* _TASK ITEM_
Line by line, please look for the word "push" in the following records, then copy each line you find it in.

* _DATA TO USE_
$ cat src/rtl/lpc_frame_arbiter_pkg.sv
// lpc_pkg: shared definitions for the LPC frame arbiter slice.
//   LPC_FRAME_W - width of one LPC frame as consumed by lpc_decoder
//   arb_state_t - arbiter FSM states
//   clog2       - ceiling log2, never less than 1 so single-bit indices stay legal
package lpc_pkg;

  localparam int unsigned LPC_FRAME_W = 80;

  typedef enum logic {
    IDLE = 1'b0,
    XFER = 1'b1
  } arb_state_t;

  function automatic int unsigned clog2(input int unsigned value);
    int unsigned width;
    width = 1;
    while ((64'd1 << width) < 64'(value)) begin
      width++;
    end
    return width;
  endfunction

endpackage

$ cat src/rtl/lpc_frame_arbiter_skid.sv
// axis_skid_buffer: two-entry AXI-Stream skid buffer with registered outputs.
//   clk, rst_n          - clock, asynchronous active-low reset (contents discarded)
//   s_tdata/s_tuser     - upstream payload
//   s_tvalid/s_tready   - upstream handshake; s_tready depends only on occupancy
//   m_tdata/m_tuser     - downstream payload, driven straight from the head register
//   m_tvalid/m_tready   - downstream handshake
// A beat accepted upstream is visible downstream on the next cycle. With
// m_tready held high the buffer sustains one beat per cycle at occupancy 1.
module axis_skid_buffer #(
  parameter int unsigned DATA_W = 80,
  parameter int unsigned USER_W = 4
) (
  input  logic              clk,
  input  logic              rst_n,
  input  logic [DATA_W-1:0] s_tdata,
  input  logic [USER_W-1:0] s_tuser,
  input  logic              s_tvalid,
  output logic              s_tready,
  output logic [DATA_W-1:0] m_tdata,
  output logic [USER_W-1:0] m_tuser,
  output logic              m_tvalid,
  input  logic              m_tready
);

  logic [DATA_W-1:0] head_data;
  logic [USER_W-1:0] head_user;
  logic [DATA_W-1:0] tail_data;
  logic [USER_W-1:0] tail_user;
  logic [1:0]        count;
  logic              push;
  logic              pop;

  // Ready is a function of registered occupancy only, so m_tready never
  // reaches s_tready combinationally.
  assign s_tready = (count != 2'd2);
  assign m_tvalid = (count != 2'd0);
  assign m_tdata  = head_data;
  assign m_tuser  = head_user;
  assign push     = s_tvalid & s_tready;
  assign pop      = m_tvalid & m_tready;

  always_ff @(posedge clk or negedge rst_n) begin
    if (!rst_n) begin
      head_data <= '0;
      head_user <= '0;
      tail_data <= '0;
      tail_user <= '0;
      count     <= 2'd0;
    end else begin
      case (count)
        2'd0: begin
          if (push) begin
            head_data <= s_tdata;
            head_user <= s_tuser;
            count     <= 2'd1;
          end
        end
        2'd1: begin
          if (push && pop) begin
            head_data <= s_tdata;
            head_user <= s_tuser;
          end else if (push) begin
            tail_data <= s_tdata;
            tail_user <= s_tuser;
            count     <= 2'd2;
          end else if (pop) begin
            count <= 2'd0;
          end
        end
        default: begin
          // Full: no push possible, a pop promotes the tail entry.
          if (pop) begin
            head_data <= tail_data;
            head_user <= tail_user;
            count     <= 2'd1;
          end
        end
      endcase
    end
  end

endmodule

* _WRITTEN SOLUTION_
  logic              push;
  assign push     = s_tvalid & s_tready;
          if (push) begin
          if (push && pop) begin
          end else if (push) begin
          // Full: no push possible, a pop promotes the tail entry.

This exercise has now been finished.